The items listed below are required for admission consideration for applicable semesters of entry during the current academic year. Submission instructions, additional details, and changes to admission requirements for semesters other than the current academic year can be found on The Graduate College's website. International students should review the International Admission Documents page for additional requirements.

  • completed online application
  • $55 nonrefundable application fee

          or

  • $90 nonrefundable application fee for applications with international credentials
  • baccalaureate degree from a regionally accredited university
  • official transcripts from each institution where course credit was granted
  • minimum 2.75 GPA in the last 60 hours of undergraduate course work (plus any completed graduate courses)
  • minimum 3.0 GPA in junior and senior level physics courses in modern physics, mathematical physics or equivalent, classical mechanics, electromagnetic field theory, and quantum mechanics (Leveling courses may be required if student lacks sufficient background course work.

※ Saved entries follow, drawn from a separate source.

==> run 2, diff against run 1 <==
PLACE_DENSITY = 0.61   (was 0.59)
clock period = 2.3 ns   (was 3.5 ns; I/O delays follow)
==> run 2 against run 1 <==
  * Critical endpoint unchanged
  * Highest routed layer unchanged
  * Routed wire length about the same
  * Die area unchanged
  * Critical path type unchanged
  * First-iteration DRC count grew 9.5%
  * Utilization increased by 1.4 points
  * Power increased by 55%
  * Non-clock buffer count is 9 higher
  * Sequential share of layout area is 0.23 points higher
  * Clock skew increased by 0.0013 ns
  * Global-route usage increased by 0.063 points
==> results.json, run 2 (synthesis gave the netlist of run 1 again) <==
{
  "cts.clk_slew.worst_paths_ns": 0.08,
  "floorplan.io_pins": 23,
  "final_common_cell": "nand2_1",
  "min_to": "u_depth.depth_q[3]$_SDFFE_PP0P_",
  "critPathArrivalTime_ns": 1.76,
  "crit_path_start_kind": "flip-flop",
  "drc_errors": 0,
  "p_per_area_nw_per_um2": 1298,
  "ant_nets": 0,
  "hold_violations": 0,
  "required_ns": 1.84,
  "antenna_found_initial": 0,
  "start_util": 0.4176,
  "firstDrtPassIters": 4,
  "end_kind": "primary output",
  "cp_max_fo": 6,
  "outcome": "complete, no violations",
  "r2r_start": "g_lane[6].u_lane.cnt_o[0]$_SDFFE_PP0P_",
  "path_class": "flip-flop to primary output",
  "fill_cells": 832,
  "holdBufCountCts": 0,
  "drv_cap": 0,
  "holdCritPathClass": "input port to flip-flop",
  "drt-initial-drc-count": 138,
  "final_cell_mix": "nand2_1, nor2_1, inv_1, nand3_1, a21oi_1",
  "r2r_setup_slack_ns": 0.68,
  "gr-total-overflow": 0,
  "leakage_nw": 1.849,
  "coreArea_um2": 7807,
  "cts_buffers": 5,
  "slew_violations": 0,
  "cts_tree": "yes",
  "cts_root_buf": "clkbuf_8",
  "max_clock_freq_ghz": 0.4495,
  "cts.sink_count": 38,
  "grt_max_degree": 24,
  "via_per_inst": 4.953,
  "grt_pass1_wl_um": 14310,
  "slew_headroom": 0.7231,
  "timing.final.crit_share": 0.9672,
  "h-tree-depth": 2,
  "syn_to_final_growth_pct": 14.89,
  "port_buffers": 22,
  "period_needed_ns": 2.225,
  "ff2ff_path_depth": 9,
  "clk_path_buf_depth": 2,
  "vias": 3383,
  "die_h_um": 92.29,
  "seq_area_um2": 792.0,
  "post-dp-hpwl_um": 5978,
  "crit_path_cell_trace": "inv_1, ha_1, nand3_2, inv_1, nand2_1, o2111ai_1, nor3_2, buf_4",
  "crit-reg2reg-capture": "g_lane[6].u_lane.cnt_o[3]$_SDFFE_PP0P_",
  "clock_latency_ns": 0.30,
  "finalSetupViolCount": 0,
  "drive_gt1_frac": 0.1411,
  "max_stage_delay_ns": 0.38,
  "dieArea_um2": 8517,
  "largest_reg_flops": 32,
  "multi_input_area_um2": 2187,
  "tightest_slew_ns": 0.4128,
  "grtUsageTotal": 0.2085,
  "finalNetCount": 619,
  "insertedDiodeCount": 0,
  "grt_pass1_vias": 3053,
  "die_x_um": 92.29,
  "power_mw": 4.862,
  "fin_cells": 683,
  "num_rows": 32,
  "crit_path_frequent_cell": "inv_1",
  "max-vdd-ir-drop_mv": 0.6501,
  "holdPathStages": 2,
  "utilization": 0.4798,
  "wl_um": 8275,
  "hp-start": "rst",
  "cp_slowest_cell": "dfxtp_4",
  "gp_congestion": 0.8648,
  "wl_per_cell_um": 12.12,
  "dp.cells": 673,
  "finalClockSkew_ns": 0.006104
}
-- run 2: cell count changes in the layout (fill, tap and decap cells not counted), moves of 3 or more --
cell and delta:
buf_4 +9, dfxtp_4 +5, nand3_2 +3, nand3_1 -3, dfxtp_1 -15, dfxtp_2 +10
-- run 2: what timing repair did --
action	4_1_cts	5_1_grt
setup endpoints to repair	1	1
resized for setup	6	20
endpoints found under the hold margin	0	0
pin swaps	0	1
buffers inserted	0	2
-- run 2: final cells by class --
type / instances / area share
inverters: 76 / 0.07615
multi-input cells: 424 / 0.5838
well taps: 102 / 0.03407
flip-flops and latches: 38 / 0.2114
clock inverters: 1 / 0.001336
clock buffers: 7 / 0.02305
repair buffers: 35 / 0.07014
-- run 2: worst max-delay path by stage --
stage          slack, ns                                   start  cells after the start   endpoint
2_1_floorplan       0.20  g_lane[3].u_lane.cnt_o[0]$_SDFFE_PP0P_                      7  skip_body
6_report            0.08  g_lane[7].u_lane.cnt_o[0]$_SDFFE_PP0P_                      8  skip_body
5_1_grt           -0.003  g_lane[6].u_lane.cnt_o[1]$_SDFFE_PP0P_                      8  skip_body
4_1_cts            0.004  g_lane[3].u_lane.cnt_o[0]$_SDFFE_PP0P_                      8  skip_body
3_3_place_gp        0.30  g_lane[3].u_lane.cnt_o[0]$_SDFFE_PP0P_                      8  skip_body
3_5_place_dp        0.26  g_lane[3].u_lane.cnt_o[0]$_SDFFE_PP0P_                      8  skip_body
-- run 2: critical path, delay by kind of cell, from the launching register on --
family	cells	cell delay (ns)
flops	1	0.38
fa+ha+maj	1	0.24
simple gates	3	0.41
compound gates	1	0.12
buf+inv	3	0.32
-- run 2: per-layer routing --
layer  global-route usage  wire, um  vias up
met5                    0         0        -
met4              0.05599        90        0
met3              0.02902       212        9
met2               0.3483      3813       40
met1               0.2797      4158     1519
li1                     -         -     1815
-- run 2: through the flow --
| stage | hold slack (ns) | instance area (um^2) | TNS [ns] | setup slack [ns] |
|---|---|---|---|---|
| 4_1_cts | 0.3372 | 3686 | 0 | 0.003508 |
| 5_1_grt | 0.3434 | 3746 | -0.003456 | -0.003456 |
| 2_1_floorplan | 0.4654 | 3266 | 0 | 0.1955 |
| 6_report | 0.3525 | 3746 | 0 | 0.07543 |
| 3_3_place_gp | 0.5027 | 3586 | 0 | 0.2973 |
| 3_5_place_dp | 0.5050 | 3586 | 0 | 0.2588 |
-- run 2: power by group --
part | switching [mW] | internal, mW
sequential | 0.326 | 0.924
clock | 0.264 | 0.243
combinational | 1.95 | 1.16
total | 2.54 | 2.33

Any required leveling course work must be completed with grades of B or better prior to admission.)
  • GRE not required*
  • resume/CV
  • statement of purpose
  • three letters of recommendation

TOEFL, PTE, or IELTS Scores

Non-native English speakers who do not qualify for an English proficiency waiver:

  • official TOEFL iBT scores required with a 78 overall
  • official PTE scores required with a 52 overall
  • official IELTS (academic) scores required with a 6.5 overall and minimum individual module scores of 6.0

This program does not offer admission if the scores above are not met.

*Additional Information
If the physics GPA falls below the minimum requirement of 3.0, the student may submit the following to be considered for conditional admission:

  • official GRE (general test only) with competitive scores in the verbal reasoning and quantitative reasoning sections

Conditional admission is not available to applicants who require "F" or "J" visas.

Degree Requirements

The Master of Science (M.S.) degree with a major in Physics concentration in Material Physics requires 30 semester credit hours, including a thesis. Students who do not have the appropriate background course work may be required to complete leveling courses.

Course Requirements

Required Courses
PHYS 5312ADVANCED QUANTUM MECHANICS3
PHYS 5313Mathematical Methods of Physics3
PHYS 5314Statistical Physics3
PHYS 5331Electromagnetic Field Theory3
Prescribed Electives
Choose 9 hours from the following:9
PHYS 5304
Experimental Research Methods
PHYS 5320
Solid State Physics
PHYS 5322
Semiconductor Device Microfabrication
PHYS 5324
Thin Film Synthesis and Characterization Laboratory
PHYS 5327
Semiconductor Device Physics
PHYS 5332
Materials Characterization
Electives
Choose 3 hours of advisor-approved electives3
Thesis
PHYS 5399AThesis3
Choose a minimum of 3 hours from the following:3
PHYS 5199B
Thesis
PHYS 5299B
Thesis
PHYS 5399B
Thesis
PHYS 5599B
Thesis
PHYS 5999B
Thesis
Total Hours30

Comprehensive Examination Requirement

An oral thesis defense is required and will satisfy the comprehensive examination requirement. If the thesis committee is not satisfied with a graduate student’s oral defense, they will specify all deficiencies the student must resolve. Should the thesis committee decide to hold a second oral defense, the chair of the thesis committee shall not schedule the second defense until the student has resolved all specified deficiencies.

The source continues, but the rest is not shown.